Earlier this week I took a look at the straw poll conducted at the Conservative Political Action Conference and asked, "Are the Conservative Elites Ready to Abandon Bush?" Taking a gander at the response to the prosecutor purge, particularly from some of the most elite within the conservative establishment, it seems that some indeed are edging closer to removing their support from the current occupant of the White House. First, Nevada's Republican Senator John Ensign, chairman of the National Republican Senatorial Committee, someone who supported President Bush's position 90 percent of the time in 2006 and who voted with his party on party-line votes 91 percent of the time in 2006 (both according to CQ), speaks out in opposition to the mass firings. Steve Tetreault has the story for the Las Vegas Review-Journal.
Ensign, R-Nev., said the removal of the U.S. attorneys "has been completely mishandled.""It is not unusual to let U.S. attorneys go, but you need to have good reasons especially if you are going to do seven at the same time," he said.
[...]
"What the Justice Department testified yesterday is inconsistent with what they told me," Ensign said. "I can't even tell you how upset I am at the Justice Department."
Asked whether he believed he was misled, Ensign said, "I was not told the same thing that I was at the hearing, let me put it that way."
Ensign is not the only member of the conservative elite to be outraged by the partisanization of the United States Attorneys. US News' Michael Barone had the following to say yesterday on his periodical's website.
The emerging scandal surrounding the dismissals of eight former U.S. attorney should signify to American voters the depth, breadth, and permeation of corruptio in the Bush administrationWhen a U.S. senator (to wit, Pete Domenici, a New Mexico Republican) feels free to call a prosecutor at home and hang up on him for resisting political pressure in the course of executing his prosecutorial duties, the line between politics and law enforcement has been so thoroughly violated that it no longer exists.
[...]
Domenici would not have made that call had either a Democrat or a law-abiding Republican been in the White House. He would not have had the temerity to throw his weight around to such an outrageous extent.
What's going on in Washington is not sufficiently removed from the routine doings of a tawdry Third World dictatorship to give any American comfort.
Although I was hopeful that this move by a Republican President to summarily fire Republican prosecutors for partisan political reasons would awaken some of the conservative elite, showing them just the type of man they have so strenuously supported over the last six plus years, I was not necessarily optimistic that such a thing would occur.
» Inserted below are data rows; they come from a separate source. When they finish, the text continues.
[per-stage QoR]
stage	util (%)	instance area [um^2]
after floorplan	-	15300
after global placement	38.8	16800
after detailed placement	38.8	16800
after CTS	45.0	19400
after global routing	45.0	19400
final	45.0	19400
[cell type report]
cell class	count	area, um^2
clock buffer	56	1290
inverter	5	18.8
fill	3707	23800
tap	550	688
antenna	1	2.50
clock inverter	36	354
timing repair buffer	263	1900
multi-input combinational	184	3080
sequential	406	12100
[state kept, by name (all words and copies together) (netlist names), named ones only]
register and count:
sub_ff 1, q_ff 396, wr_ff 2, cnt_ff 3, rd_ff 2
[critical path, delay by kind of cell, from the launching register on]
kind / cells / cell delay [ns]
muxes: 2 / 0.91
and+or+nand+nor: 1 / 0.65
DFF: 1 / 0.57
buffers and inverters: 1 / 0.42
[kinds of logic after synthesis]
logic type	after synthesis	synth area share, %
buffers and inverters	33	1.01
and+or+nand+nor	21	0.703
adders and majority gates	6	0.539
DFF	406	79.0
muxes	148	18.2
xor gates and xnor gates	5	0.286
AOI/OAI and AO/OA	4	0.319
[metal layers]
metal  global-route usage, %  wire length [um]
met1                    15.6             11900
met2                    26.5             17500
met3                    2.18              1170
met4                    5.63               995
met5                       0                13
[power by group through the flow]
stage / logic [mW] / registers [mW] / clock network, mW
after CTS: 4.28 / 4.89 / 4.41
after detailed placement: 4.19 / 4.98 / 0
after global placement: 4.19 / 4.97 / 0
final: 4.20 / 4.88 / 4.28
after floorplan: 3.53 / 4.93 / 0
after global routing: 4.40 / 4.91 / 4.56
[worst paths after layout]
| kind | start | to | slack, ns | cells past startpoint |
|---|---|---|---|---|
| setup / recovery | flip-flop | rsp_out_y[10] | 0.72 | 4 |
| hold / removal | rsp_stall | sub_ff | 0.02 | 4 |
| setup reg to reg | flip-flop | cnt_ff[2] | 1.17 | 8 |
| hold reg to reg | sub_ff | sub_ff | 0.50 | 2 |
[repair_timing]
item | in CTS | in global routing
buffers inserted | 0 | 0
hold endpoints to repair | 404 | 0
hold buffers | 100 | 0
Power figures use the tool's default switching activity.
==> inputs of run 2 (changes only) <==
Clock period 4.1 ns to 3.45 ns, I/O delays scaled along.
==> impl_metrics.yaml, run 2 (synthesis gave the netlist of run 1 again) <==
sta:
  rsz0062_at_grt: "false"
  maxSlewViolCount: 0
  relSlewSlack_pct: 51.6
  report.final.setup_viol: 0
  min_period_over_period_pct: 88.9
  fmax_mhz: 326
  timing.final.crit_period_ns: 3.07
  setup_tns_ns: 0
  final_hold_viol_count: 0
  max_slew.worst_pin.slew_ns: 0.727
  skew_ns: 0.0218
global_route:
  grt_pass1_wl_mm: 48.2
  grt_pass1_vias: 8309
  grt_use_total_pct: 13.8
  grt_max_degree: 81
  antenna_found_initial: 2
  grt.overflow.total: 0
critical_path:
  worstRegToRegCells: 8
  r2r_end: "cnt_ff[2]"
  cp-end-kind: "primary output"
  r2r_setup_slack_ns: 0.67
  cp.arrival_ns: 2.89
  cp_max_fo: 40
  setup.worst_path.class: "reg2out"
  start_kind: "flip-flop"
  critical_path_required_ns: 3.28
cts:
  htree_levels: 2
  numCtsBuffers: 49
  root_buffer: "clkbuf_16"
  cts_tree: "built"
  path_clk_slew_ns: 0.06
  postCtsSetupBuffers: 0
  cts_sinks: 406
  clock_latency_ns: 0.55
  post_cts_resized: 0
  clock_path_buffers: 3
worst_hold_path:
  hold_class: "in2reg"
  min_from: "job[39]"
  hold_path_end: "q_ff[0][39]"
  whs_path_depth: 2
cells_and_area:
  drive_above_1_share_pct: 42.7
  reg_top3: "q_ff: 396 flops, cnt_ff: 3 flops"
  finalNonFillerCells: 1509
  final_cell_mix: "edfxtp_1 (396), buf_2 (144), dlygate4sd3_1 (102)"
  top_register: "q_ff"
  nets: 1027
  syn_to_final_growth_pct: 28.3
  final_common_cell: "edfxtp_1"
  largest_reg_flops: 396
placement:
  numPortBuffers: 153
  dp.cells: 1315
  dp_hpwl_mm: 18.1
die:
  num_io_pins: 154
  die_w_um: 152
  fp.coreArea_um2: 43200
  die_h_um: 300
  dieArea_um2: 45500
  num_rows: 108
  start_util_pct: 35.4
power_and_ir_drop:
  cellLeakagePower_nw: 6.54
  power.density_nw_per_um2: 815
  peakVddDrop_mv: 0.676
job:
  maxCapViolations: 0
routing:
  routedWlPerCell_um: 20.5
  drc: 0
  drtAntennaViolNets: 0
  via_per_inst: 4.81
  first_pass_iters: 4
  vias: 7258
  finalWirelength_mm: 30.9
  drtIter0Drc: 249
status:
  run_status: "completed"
`src/hdl/psf_queue.sv`:
```
`default_nettype none
// ============================================================================
// psf_queue
// Small register FIFO that decouples two sides of the block.
// ============================================================================
module psf_queue #(
    parameter int unsigned W     = 8,
    parameter int unsigned DEPTH = 2
) (
    input  wire logic         clk,
    input  wire logic         rst_n,
    input  wire logic         push,
    input  wire logic [W-1:0] din,
    output logic              full,
    input  wire logic         pop,
    output logic [W-1:0]      dout,
    output logic              empty
);
    localparam int unsigned PW = (DEPTH > 1) ? $clog2(DEPTH) : 1;
    localparam int unsigned CW = $clog2(DEPTH + 1);
    localparam logic [PW-1:0] LAST_PTR = PW'(DEPTH - 1);

    logic [W-1:0]  mem_reg [DEPTH];
    logic [PW-1:0] wr_ptr_reg, wr_ptr_next;
    logic [PW-1:0] rd_ptr_reg, rd_ptr_next;
    logic [CW-1:0] count_reg, count_next;
    logic          do_push, do_pop;

    assign full    = (count_reg == CW'(DEPTH));
    assign empty   = (count_reg == '0);
    assign do_push = push && !full;
    assign do_pop  = pop && !empty;
    assign dout    = mem_reg[rd_ptr_reg];

    always_comb
    begin
        wr_ptr_next = wr_ptr_reg;
        rd_ptr_next = rd_ptr_reg;
        count_next  = count_reg;
        if (do_push)
        begin
            wr_ptr_next = (wr_ptr_reg == LAST_PTR) ? '0 : wr_ptr_reg + 1'b1;
        end
        if (do_pop)
        begin
            rd_ptr_next = (rd_ptr_reg == LAST_PTR) ? '0 : rd_ptr_reg + 1'b1;
        end
        if (do_push && !do_pop)
        begin
            count_next = count_reg + 1'b1;
        end
        else if (do_pop && !do_push)
        begin
            count_next = count_reg - 1'b1;
        end
    end

    always_ff @(posedge clk or negedge rst_n)
    begin
        if (!rst_n)
        begin
            wr_ptr_reg <= '0;
            rd_ptr_reg <= '0;
            count_reg  <= '0;
        end
        else
        begin
            wr_ptr_reg <= wr_ptr_next;
            rd_ptr_reg <= rd_ptr_next;
            count_reg  <= count_next;
        end
    end

    // Payload storage, no reset
    always_ff @(posedge clk)
    begin
        if (do_push)
        begin
            mem_reg[wr_ptr_reg] <= din;
        end
    end

endmodule
`default_nettype wire

```
`config.mk`:
```
export PLATFORM = sky130hd
export DESIGN_NAME = psf_queue
export DESIGN_NICKNAME = d
export VERILOG_FILES = /design/src/hdl/psf_queue.sv
export SDC_FILE = /design/constraint.sdc
export NUM_CORES = 1
export LEC_CHECK = 0
export BUFFER_PORTS_ARGS = -buffer_cell sky130_fd_sc_hd__buf_4
export CORE_MARGIN = 1
export CORE_UTILIZATION = 44
export DETAILED_ROUTE_END_ITERATION = 8
export GPL_TIMING_DRIVEN = 0
export PLACE_DENSITY = 0.72
export SYNTH_ARGS = -nofsm -noshare
export SYNTH_HDL_FRONTEND = slang
export SYNTH_SLANG_ARGS = --single-unit
export TNS_END_PERCENT = 30
```
`constraint.sdc`:
```
create_clock -name clk -period 1.4 [get_ports clk]
set_clock_uncertainty 0.1 [all_clocks]
set_input_delay 0.14 -clock clk [delete_from_list [all_inputs] [get_ports clk]]
set_output_delay 0.14 -clock clk [all_outputs]
set_load 0.05 [all_outputs]
```
==> impl_metrics.tcl <==
set metrics [dict create \
    yosysUniqueCellTypes 15 \
    synth_area_um2 782 \
    area_delta_synth_final_pct 54.6 \
    wl_per_cell_um 14.3 \
    die_h_um 44.2 \
    synth_simple_gate_area_frac 0.0384 \
    p_seq_frac 0.339 \
    drive_above_1_share 0.543 \
    startpoint "rd_ptr_reg" \
    clk_pin_slew_ps 100 \
    synth_nets 57 \
    cap_violations 0 \
    p_sw_frac 0.403 \
    die_x_um 44.2 \
    io_pins 22 \
    largest_reg_flops 16 \
    muxShareOfSynthArea 0.115 \
    worst_slew_pin_slew_ps 250 \
    grt_pass1_wl_mm 2.24 \
    tritoncts "yes" \
    synth_warnings 0 \
    power_mw 2.77 \
    synth_compound_area_frac 0.00640 \
    post-route-worst-setup-slack_ps -133 \
    arrival_ps 1290 \
    hold_class "in -> reg" \
    drtIter0Drc 16 \
    peakVddDrop_mv 1.92 \
    grt.total_usage 0.163 \
    viasPerCell 5.03 \
    finalSetupViolCount 9 \
    cp.required_ps 1160 \
    synthCells 44 \
    clock_path_buffers 2 \
    critPathKind "reg -> out" \
    fill_cells 99 \
    dr.pass1.iters 6 \
    power.net_switching_mw 1.12 \
    ys_ff_latch 20 \
    grt_pass1_vias 531 \
    r2r_start "count_reg[0]" \
    cellPowerDensity_nw_per_um2 2290 \
    cts_buffers 3 \
    fp-row-count 14 \
    outcome "complete, but fails checks" \
    clk_latency_ps 290 \
    root_buffer "clkbuf_4" \
    internal_power_mw 1.65 \
    wirelength_mm 1.38 \
    h-tree-depth 1 \
    synth_top_cell_by_area "edfxtp_1" \
    final.min_clock_period_ps 1530 \
    fin_crit_sh 1.10 \
    finalNetCount 95 \
    hold_viol_final 0 \
    dpl.hpwl_um 827 \
    finalMaxSlewViolations 0 \
    syn_area_per_cell_um2 17.8 \
    gr-total-overflow 0 \
    relSlewSlack 0.833 \
    diodes 0 \
    final_cell_mix "edfxtp_1, buf_4, buf_6, dlygate4sd3_1, mux2_4" \
    end_kind "output port" \
    synth.top_cell.area_share 0.614 \
    initial_core_util 0.496 \
    dieArea_um2 1950 \
    synthAdderAreaFrac 0.0160 \
    synth.area.top_cells "edfxtp_1, dfrtp_1, mux2_1" \
    route.detailed.drc 0 \
    grt_max_degree 12 \
    synth_xor_area_frac 0.0656 \
    clock-sinks 20 \
    violations "setup timing" \
    vias 488 \
    preCtsSetupSlack_ps -183 \
    final_common_cell "edfxtp_1" \
    core_um2 1580 \
    final_antenna_net_count 0 \
    clkPwrFrac 0.095 \
    hold_start "pop" \
    fmax_ghz 0.652 \
    antenna_found_initial 0 \
    synth_top_family_by_area "multiplexers" \
    combPwrFrac 0.566 \
    rsz0062_at_grt "true" \
    gp_congestion 0.621 \
    seq_area_frac_synth 0.742 \
    port-buffer-count 21 \
    cp_max_fo 4 \
    critPathLaunchType "register" \
    power_leakage_nw 0.522 \
]
path summary, 6_finish.rpt:
| check | end | slack, ps | cells after the start |
|---|---|---|---|
| worst max-delay path | dout[7] | -130 | 3 |
| worst min-delay path | rd_ptr_reg | 30 | 3 |
| worst max register to register | count_reg[1] | -70 | 6 |
| worst min register to register | count_reg[1] | 450 | 1 |
| max in group asynchronous | count_reg[1] | 1010 | 2 |
| min in group asynchronous | wr_ptr_reg | 70 | 2 |
area by class of cell:
type	instances	area (µm²)	area share
flip-flops and latches	20	582	0.481
clock inverters	1	3.75	0.00311
plain buffers	1	11.3	0.00932
clock buffers	3	22.5	0.0186
inverters	2	7.51	0.00621
multi-input cells	21	246	0.204
well taps	16	20.0	0.0166
repair buffers	33	315	0.261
After all, it was just yesterday that David Gergen, advisor to three Republican presidents (and Bill Clinton, too), said, "This is an administration that has been mostly free of scandal over the last six years and now they have the taint that they cannot erase." But apparently some elite Republicans and conservatives are finally realizing the damage George W. Bush is doing both to their movement and to this country, and are, as a result, finally beginning to distance themselves from his administration. And as I noted on Monday, "If these elite sentiments trickle down to the base -- and they quite possibly will -- we could see a further deterioration of support for President Bush, both around the country and potentially up on Capitol Hill, further weakening the White House's hand as it tries to advance its radical agenda."
Update [2007-3-8 17:43:41 by Jonathan Singer]: Barone now says that his site was hacked, that he did not write the post in question. I think the larger point does still stand -- that if bastions of the conservative and Republican elite begin to waver in their support of the President it bodes poorly for his chances of achieving anything in the next two years.